Thursday, April 17, 2008

Craft Lesson 9: Zoom

Discussion:
I think it is important that children see that people have different perspectives. This book, Zoom, presents this idea perfectly.

How To Teach It:
I would provide each of my student's a copy of the book. I would have them look at it individually and then we would discuss it as a group. I would be interested to see what the students would say about this book and what ran through their minds while "reading" it. Next, I would have each of them take a picture of something around the school (not showing the whole object though) with a disposable camera . Then after I developed the pictures, they would present their picture to the class. The other children would then have to guess what the picture represented. This would bring about many guesses, clarifying the many perspectives that people have of the same thing. For example, a student could have taken a picture of part of a picture frame. Some students may see that as a picture frame, a piece of fabric, a piece of art work, a piece of a door, etc.

2 comments:

Lacee E. Jones said...

Wow!
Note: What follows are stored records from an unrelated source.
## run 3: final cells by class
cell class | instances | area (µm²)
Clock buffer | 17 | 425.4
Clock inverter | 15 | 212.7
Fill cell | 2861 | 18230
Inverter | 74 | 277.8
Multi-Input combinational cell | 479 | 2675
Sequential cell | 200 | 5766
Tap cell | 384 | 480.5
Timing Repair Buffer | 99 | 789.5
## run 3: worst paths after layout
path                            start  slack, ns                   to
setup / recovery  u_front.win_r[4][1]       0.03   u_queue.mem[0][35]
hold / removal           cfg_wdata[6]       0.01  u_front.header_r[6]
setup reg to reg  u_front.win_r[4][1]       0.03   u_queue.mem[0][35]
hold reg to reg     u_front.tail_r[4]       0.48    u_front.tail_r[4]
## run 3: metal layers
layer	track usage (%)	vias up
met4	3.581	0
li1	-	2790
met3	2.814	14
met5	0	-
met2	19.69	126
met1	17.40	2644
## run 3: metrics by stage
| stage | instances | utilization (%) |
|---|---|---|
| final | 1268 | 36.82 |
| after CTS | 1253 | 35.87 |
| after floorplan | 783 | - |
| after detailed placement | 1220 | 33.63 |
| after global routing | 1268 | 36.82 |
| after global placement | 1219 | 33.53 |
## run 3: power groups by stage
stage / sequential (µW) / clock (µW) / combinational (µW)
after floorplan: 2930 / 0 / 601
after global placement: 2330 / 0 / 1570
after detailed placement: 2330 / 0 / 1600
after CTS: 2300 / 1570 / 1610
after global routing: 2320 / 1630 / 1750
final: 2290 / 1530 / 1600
[src/hw/rtl/crc8fr_pkg.sv]
// Shared types and constants of the framed CRC-8 receiver.
package crc8fr_pkg;

  localparam int unsigned BYTE_W      = 8;
  localparam int unsigned CFG_INDEX_W = 8;
  localparam int unsigned QUEUE_DEPTH = 4;

  localparam logic [BYTE_W-1:0] BYTE_CR    = 8'h0D;
  localparam logic [BYTE_W-1:0] BYTE_LF    = 8'h0A;
  localparam logic [BYTE_W-1:0] BYTE_OPEN  = 8'h3C;
  localparam logic [BYTE_W-1:0] BYTE_CLOSE = 8'h3E;
  localparam logic [BYTE_W-1:0] BYTE_COMMA = 8'h2C;
  localparam logic [BYTE_W-1:0] BYTE_DIG0  = 8'h30;
  localparam logic [BYTE_W-1:0] BYTE_DIG9  = 8'h39;

  localparam logic [CFG_INDEX_W-1:0] CFG_MAX_LEN = 8'd0;
  localparam logic [CFG_INDEX_W-1:0] CFG_POLY    = 8'd1;

  localparam logic [BYTE_W-1:0] MAX_LEN_RESET = 8'd255;
  localparam logic [BYTE_W-1:0] POLY_RESET    = 8'h07;

  typedef enum logic [2:0] {
    K_SKIP,
    K_OPEN,
    K_CLOSE,
    K_COMMA,
    K_DIGIT,
    K_OTHER
  } kind_t;

  typedef struct packed {
    kind_t             kind;
    logic [BYTE_W-1:0] data;
  } item_t;

  typedef enum logic [1:0] {
    ST_GOOD     = 2'd0,
    ST_NO_COMMA = 2'd1,
    ST_MISMATCH = 2'd2
  } status_t;

  typedef struct packed {
    logic              in_frame;
    logic [BYTE_W-1:0] count;
    logic [BYTE_W-1:0] crc;
    logic [BYTE_W-1:0] crc_at_comma;
    logic              comma_seen;
    logic [BYTE_W-1:0] comma_pos;
    logic [BYTE_W-1:0] dec;
    logic              dec_stopped;
    logic [BYTE_W-1:0] first_byte;
  } frame_t;

endpackage

[src/hw/rtl/crc8_checked_ascii_frame_receiver_unit.sv]
// Top level of the framed CRC-8 checked serial receiver.
//
//  channel | direction | handshake         | payload
//  --------+-----------+-------------------+-------------------------------------
//  in      | input     | in_valid/in_stall | rx_byte
//  out     | output    | out_valid/out_stall | frame_status, command_byte,
//          |           |                   | data_length, computed_crc, received_crc
//  cfg     | input     | cfg_valid/cfg_ready | cfg_index, cfg_data
//
// One byte per cycle sustained while neither in_stall nor out_stall holds it; the
// back end's combinational CRC-8 and decimal update per popped item set that rate.
// With the queue empty, the closing byte passes through the queue, then the result register.
// Reset is synchronous; no clearing pass, the block accepts bytes right away.
// in_stall rises when the QUEUE_DEPTH-entry queue is full; while out_valid is high, out_stall
// holds the result register and the back end stops popping.
module crc8_checked_ascii_frame_receiver_unit #(
  parameter int unsigned QUEUE_DEPTH = crc8fr_pkg::QUEUE_DEPTH
) (
  input  logic                                clk,
  input  logic                                rst,
  input  logic                                in_valid,
  output logic                                in_stall,
  input  logic [crc8fr_pkg::BYTE_W-1:0]       rx_byte,
  output logic                                out_valid,
  input  logic                                out_stall,
  output logic [1:0]                          frame_status,
  output logic [crc8fr_pkg::BYTE_W-1:0]       command_byte,
  output logic [crc8fr_pkg::BYTE_W-1:0]       data_length,
  output logic [crc8fr_pkg::BYTE_W-1:0]       computed_crc,
  output logic [crc8fr_pkg::BYTE_W-1:0]       received_crc,
  input  logic                                cfg_valid,
  output logic                                cfg_ready,
  input  logic [crc8fr_pkg::CFG_INDEX_W-1:0]  cfg_index,
  input  logic [crc8fr_pkg::BYTE_W-1:0]       cfg_data
);

  logic              q_full;
  logic              push;
  crc8fr_pkg::item_t push_item;
  logic              pop;
  logic              q_valid;
  crc8fr_pkg::item_t q_item;

  assign cfg_ready = 1'b1;

  crc8fr_front u_front (
    .in_valid  (in_valid),
    .rx_byte   (rx_byte),
    .in_stall  (in_stall),
    .q_full    (q_full),
    .push      (push),
    .push_item (push_item)
  );

  crc8fr_queue #(
    .DEPTH (QUEUE_DEPTH)
  ) u_queue (
    .clk       (clk),
    .rst       (rst),
    .push      (push),
    .push_item (push_item),
    .full      (q_full),
    .pop       (pop),
    .q_valid   (q_valid),
    .q_item    (q_item)
  );

  crc8fr_back u_back (
    .clk          (clk),
    .rst          (rst),
    .cfg_we       (cfg_valid && cfg_ready),
    .cfg_index    (cfg_index),
    .cfg_data     (cfg_data),
    .q_valid      (q_valid),
    .q_item       (q_item),
    .q_pop        (pop),
    .out_valid    (out_valid),
    .out_stall    (out_stall),
    .frame_status (frame_status),
    .command_byte (command_byte),
    .data_length  (data_length),
    .computed_crc (computed_crc),
    .received_crc (received_crc)
  );

endmodule

[src/hw/rtl/crc8fr_front.sv]
// Front end: classifies received bytes and pushes all but CR and LF into the queue.
module crc8fr_front (
  input  logic                                in_valid,
  input  logic [crc8fr_pkg::BYTE_W-1:0]       rx_byte,
  output logic                                in_stall,
  input  logic                                q_full,
  output logic                                push,
  output crc8fr_pkg::item_t                   push_item
);

  crc8fr_pkg::kind_t kind;

  always_comb begin
    unique case (rx_byte) inside
      crc8fr_pkg::BYTE_CR, crc8fr_pkg::BYTE_LF: kind = crc8fr_pkg::K_SKIP;
      crc8fr_pkg::BYTE_OPEN:                    kind = crc8fr_pkg::K_OPEN;
      crc8fr_pkg::BYTE_CLOSE:                   kind = crc8fr_pkg::K_CLOSE;
      crc8fr_pkg::BYTE_COMMA:                   kind = crc8fr_pkg::K_COMMA;
      [crc8fr_pkg::BYTE_DIG0:crc8fr_pkg::BYTE_DIG9]: kind = crc8fr_pkg::K_DIGIT;
      default:                                  kind = crc8fr_pkg::K_OTHER;
    endcase
  end

  assign in_stall       = q_full;
  assign push           = in_valid && !q_full && (kind != crc8fr_pkg::K_SKIP);
  assign push_item.kind = kind;
  assign push_item.data = rx_byte;

endmodule

[src/hw/rtl/crc8fr_queue.sv]
// Short queue of classified items between front and back ends.
module crc8fr_queue #(
  parameter int unsigned DEPTH = crc8fr_pkg::QUEUE_DEPTH
) (
  input  logic              clk,
  input  logic              rst,
  input  logic              push,
  input  crc8fr_pkg::item_t push_item,
  output logic              full,
  input  logic              pop,
  output logic              q_valid,
  output crc8fr_pkg::item_t q_item
);

  localparam int unsigned PTR_W = (DEPTH > 1) ? $clog2(DEPTH) : 1;
  localparam int unsigned CNT_W = $clog2(DEPTH + 1);
  localparam logic [PTR_W-1:0] LAST = PTR_W'(DEPTH - 1);
  localparam logic [CNT_W-1:0] FULL_CNT = CNT_W'(DEPTH);

  crc8fr_pkg::item_t mem [DEPTH];
  logic [PTR_W-1:0] wr_ptr;
  logic [PTR_W-1:0] rd_ptr;
  logic [CNT_W-1:0] count;

  assign full    = (count == FULL_CNT);
  assign q_valid = (count != '0);
  assign q_item  = mem[rd_ptr];

  always_ff @(posedge clk) begin
    if (push) begin
      mem[wr_ptr] <= push_item;
    end
  end

  always_ff @(posedge clk) begin
    if (rst) begin
      wr_ptr <= '0;
      rd_ptr <= '0;
      count  <= '0;
    end else begin
      if (push) begin
        wr_ptr <= (wr_ptr == LAST) ? '0 : wr_ptr + 1'b1;
      end
      if (pop) begin
        rd_ptr <= (rd_ptr == LAST) ? '0 : rd_ptr + 1'b1;
      end
      if (push && !pop) begin
        count <= count + 1'b1;
      end else if (pop && !push) begin
        count <= count - 1'b1;
      end
    end
  end

endmodule

[src/hw/rtl/crc8fr_back.sv]
// Back end: frame tracking, CRC-8, checksum parse and result register.
module crc8fr_back (
  input  logic                                clk,
  input  logic                                rst,
  input  logic                                cfg_we,
  input  logic [crc8fr_pkg::CFG_INDEX_W-1:0]  cfg_index,
  input  logic [crc8fr_pkg::BYTE_W-1:0]       cfg_data,
  input  logic                                q_valid,
  input  crc8fr_pkg::item_t                   q_item,
  output logic                                q_pop,
  output logic                                out_valid,
  input  logic                                out_stall,
  output logic [1:0]                          frame_status,
  output logic [crc8fr_pkg::BYTE_W-1:0]       command_byte,
  output logic [crc8fr_pkg::BYTE_W-1:0]       data_length,
  output logic [crc8fr_pkg::BYTE_W-1:0]       computed_crc,
  output logic [crc8fr_pkg::BYTE_W-1:0]       received_crc
);

  logic [crc8fr_pkg::BYTE_W-1:0] max_len;
  logic [crc8fr_pkg::BYTE_W-1:0] poly;

  crc8fr_pkg::frame_t  frame;
  crc8fr_pkg::frame_t  frame_next;
  logic                load;
  crc8fr_pkg::status_t res_status;
  crc8fr_pkg::status_t status_calc;
  logic [crc8fr_pkg::BYTE_W-1:0] cmd_calc;
  logic [crc8fr_pkg::BYTE_W-1:0] len_calc;
  logic [crc8fr_pkg::BYTE_W-1:0] crc_calc;
  logic [crc8fr_pkg::BYTE_W-1:0] rx_calc;
  logic [crc8fr_pkg::BYTE_W-1:0] dec_times_ten;

  function automatic logic [crc8fr_pkg::BYTE_W-1:0] crc8_step(
    input logic [crc8fr_pkg::BYTE_W-1:0] crc,
    input logic [crc8fr_pkg::BYTE_W-1:0] b,
    input logic [crc8fr_pkg::BYTE_W-1:0] p
  );
    logic [crc8fr_pkg::BYTE_W-1:0] v;
    v = crc ^ b;
    for (int k = 0; k < crc8fr_pkg::BYTE_W; k++) begin
      v = v[crc8fr_pkg::BYTE_W-1] ? ((v << 1) ^ p) : (v << 1);
    end
    return v;
  endfunction

  always_ff @(posedge clk) begin
    if (rst) begin
      max_len <= crc8fr_pkg::MAX_LEN_RESET;
      poly    <= crc8fr_pkg::POLY_RESET;
    end else if (cfg_we) begin
      unique case (cfg_index)
        crc8fr_pkg::CFG_MAX_LEN: max_len <= cfg_data;
        crc8fr_pkg::CFG_POLY:    poly    <= cfg_data;
        default: ;
      endcase
    end
  end

  assign q_pop         = q_valid && (!out_valid || !out_stall);
  assign dec_times_ten = (frame.dec << 3) + (frame.dec << 1);

  always_comb begin
    frame_next = frame;
    load       = 1'b0;
    if (q_pop) begin
      if (!frame.in_frame && (q_item.kind == crc8fr_pkg::K_OPEN)) begin
        frame_next          = '0;
        frame_next.in_frame = 1'b1;
      end else if (frame.in_frame && (q_item.kind == crc8fr_pkg::K_CLOSE)) begin
        load       = (frame.count != '0);
        frame_next = '0;
      end else if (frame.in_frame && (frame.count < max_len)) begin
        if (frame.count == '0) begin
          frame_next.first_byte = q_item.data;
        end
        if (q_item.kind == crc8fr_pkg::K_COMMA) begin
          frame_next.crc_at_comma = frame.crc;
          frame_next.comma_pos    = frame.count;
          frame_next.comma_seen   = 1'b1;
          frame_next.dec          = '0;
          frame_next.dec_stopped  = 1'b0;
        end else if (frame.comma_seen && !frame.dec_stopped) begin
          if (q_item.kind == crc8fr_pkg::K_DIGIT) begin
            frame_next.dec = dec_times_ten + {4'b0, q_item.data[3:0]};
          end else begin
            frame_next.dec_stopped = 1'b1;
          end
        end
        frame_next.crc   = crc8_step(frame.crc, q_item.data, poly);
        frame_next.count = frame.count + 1'b1;
      end else begin
        frame_next = '0;
      end
    end
  end

  always_comb begin
    if (!frame.comma_seen) begin
      status_calc = crc8fr_pkg::ST_NO_COMMA;
      cmd_calc    = '0;
      len_calc    = '0;
      crc_calc    = '0;
      rx_calc     = '0;
    end else begin
      status_calc = (frame.crc_at_comma == frame.dec) ? crc8fr_pkg::ST_GOOD
                                                      : crc8fr_pkg::ST_MISMATCH;
      cmd_calc    = (frame.comma_pos != '0) ? frame.first_byte : '0;
      len_calc    = frame.comma_pos;
      crc_calc    = frame.crc_at_comma;
      rx_calc     = frame.dec;
    end
  end

  always_ff @(posedge clk) begin
    if (rst) begin
      frame     <= '0;
      out_valid <= 1'b0;
    end else begin
      frame <= frame_next;
      if (load) begin
        out_valid <= 1'b1;
      end else if (!out_stall) begin
        out_valid <= 1'b0;
      end
    end
  end

  always_ff @(posedge clk) begin
    if (load) begin
      res_status   <= status_calc;
      command_byte <= cmd_calc;
      data_length  <= len_calc;
      computed_crc <= crc_calc;
      received_crc <= rx_calc;
    end
  end

  assign frame_status = res_status;

  a_idle_clear: assert property (@(posedge clk) disable iff (rst)
    !frame.in_frame |-> (frame.count == '0) && !frame.comma_seen)
    else $error("frame state not cleared outside a frame");

  a_comma_pos: assert property (@(posedge clk) disable iff (rst)
    frame.comma_seen |-> (frame.comma_pos < frame.count))
    else $error("comma position beyond byte count");

  a_dec_zero: assert property (@(posedge clk) disable iff (rst)
    !frame.comma_seen |-> (frame.dec == '0) && !frame.dec_stopped)
    else $error("checksum accumulated before any comma");

  a_no_overwrite: assert property (@(posedge clk) disable iff (rst)
    out_valid && out_stall |-> !load)
    else $error("pending result overwritten");

endmodule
This is kind of the same concept as mine!! I like it!

René Saldaña, Jr. said...

I like it as well! You could also have students exchange pictures before they each describe for the class what their original photo is of, then they'd have to do two short presentations: one is of a strange photo they have to describe out of thin air, so to speak, and the other would be of their own. This way kids can check their creative answers against the actual ones. It might be fun.